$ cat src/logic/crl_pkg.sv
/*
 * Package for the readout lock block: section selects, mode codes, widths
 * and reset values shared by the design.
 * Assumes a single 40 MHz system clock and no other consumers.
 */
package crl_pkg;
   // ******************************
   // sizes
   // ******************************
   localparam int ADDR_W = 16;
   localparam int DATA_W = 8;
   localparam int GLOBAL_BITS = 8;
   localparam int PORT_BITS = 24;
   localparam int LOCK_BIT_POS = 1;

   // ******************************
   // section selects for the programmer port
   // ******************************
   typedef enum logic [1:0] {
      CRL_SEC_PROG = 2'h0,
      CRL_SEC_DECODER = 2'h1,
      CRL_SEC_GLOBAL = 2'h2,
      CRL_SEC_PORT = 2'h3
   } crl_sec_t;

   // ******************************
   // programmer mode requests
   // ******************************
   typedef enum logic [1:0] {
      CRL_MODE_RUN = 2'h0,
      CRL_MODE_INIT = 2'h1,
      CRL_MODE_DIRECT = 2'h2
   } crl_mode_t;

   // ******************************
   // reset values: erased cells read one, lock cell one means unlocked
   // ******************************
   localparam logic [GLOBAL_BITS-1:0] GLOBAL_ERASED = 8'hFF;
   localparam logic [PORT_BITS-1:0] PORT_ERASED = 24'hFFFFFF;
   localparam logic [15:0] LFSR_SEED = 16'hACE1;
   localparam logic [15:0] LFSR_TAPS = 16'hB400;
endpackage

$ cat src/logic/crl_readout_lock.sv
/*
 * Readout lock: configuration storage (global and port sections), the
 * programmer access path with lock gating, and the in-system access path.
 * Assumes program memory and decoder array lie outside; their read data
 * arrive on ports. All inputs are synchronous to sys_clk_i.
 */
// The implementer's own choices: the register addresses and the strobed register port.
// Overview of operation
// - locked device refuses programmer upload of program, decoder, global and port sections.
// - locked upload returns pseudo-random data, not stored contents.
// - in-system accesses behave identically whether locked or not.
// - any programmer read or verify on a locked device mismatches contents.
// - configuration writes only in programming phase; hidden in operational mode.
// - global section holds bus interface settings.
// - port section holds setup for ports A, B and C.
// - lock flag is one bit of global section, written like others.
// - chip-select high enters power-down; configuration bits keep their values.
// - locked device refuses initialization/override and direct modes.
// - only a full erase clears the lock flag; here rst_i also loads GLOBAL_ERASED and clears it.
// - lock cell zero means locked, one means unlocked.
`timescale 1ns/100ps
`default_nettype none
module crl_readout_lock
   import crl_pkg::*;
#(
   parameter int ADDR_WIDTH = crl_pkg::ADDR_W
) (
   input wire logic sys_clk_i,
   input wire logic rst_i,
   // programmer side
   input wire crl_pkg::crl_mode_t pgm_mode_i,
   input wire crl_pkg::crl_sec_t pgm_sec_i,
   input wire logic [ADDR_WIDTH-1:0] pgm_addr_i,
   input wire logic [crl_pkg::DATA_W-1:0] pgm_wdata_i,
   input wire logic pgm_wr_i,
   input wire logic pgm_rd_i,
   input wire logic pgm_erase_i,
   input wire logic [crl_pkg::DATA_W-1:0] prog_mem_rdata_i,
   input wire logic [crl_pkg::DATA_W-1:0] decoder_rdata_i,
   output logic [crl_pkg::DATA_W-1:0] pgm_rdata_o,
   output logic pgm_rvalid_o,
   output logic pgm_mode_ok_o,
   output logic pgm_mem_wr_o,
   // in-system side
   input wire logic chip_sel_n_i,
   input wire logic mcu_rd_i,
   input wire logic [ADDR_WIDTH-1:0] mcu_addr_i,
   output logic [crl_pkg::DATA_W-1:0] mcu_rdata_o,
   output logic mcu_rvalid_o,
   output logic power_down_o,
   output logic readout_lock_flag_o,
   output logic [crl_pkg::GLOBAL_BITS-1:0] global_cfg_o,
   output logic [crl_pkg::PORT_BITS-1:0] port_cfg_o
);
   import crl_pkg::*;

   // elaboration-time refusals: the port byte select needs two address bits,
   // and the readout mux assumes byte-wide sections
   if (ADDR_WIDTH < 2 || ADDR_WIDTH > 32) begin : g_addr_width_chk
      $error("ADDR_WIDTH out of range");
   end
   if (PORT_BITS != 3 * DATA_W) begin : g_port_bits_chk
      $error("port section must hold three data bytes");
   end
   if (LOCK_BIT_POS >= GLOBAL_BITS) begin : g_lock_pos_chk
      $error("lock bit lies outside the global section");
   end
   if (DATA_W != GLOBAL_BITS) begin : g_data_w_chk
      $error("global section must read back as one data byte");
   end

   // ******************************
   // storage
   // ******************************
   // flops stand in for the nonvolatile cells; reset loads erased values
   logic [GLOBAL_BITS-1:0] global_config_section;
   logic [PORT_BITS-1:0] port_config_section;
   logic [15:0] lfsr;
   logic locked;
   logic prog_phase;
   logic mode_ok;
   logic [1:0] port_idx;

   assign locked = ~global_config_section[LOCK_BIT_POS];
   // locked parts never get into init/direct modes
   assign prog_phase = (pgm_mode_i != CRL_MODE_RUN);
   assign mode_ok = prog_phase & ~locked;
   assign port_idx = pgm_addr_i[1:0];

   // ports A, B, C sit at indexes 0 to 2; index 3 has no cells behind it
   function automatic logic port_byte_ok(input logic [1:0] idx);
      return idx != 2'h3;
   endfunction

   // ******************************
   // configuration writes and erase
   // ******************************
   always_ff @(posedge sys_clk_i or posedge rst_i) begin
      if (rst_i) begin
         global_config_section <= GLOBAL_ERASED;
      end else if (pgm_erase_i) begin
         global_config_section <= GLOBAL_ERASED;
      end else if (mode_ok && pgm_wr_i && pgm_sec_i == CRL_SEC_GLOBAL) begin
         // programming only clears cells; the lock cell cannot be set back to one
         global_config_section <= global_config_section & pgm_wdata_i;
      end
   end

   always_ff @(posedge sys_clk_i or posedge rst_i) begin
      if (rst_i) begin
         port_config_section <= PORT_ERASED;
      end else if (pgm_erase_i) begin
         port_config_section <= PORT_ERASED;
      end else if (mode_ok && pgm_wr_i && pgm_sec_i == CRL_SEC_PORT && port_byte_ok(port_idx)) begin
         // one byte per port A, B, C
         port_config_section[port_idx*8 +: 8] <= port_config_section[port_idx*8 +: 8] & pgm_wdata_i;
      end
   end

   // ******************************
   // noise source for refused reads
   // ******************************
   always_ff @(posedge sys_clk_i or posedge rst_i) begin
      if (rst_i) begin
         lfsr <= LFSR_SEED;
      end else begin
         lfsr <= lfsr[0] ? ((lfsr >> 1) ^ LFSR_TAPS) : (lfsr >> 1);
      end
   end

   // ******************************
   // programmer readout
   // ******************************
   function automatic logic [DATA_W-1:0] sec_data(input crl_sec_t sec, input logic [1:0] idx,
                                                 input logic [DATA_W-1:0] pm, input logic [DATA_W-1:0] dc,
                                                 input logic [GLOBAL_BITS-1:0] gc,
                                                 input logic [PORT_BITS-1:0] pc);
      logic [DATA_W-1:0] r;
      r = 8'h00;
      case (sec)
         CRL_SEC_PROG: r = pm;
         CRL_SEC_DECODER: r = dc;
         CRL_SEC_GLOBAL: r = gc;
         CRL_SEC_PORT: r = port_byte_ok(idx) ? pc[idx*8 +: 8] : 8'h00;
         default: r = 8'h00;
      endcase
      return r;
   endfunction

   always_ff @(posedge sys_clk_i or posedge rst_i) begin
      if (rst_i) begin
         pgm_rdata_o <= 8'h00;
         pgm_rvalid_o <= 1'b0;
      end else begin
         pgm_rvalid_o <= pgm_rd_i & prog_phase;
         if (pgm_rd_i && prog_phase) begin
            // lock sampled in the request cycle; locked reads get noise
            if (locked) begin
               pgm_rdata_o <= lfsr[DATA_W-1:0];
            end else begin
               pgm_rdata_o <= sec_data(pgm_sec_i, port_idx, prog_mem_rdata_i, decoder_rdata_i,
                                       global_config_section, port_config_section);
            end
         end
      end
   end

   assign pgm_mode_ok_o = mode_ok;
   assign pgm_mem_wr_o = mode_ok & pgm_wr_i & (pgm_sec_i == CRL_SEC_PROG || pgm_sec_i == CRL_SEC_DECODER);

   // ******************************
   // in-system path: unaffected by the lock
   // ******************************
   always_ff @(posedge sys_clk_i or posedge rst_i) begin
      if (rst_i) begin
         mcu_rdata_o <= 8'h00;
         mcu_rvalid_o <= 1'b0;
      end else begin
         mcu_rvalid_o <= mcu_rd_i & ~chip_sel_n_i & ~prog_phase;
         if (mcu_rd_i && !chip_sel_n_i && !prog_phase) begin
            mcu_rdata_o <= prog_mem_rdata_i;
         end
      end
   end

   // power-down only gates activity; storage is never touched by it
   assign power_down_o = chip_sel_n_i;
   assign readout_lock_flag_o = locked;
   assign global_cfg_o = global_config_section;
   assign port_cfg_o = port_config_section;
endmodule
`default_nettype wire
^^^^^^^^^^^^^^^^
**WHAT NEEDS TO BE DONE**
Report every line in the data that holds "values", copying each one.

**ANSWER**
 * and reset values shared by the design.
   // reset values: erased cells read one, lock cell one means unlocked
// - chip-select high enters power-down; configuration bits keep their values.
   // flops stand in for the nonvolatile cells; reset loads erased values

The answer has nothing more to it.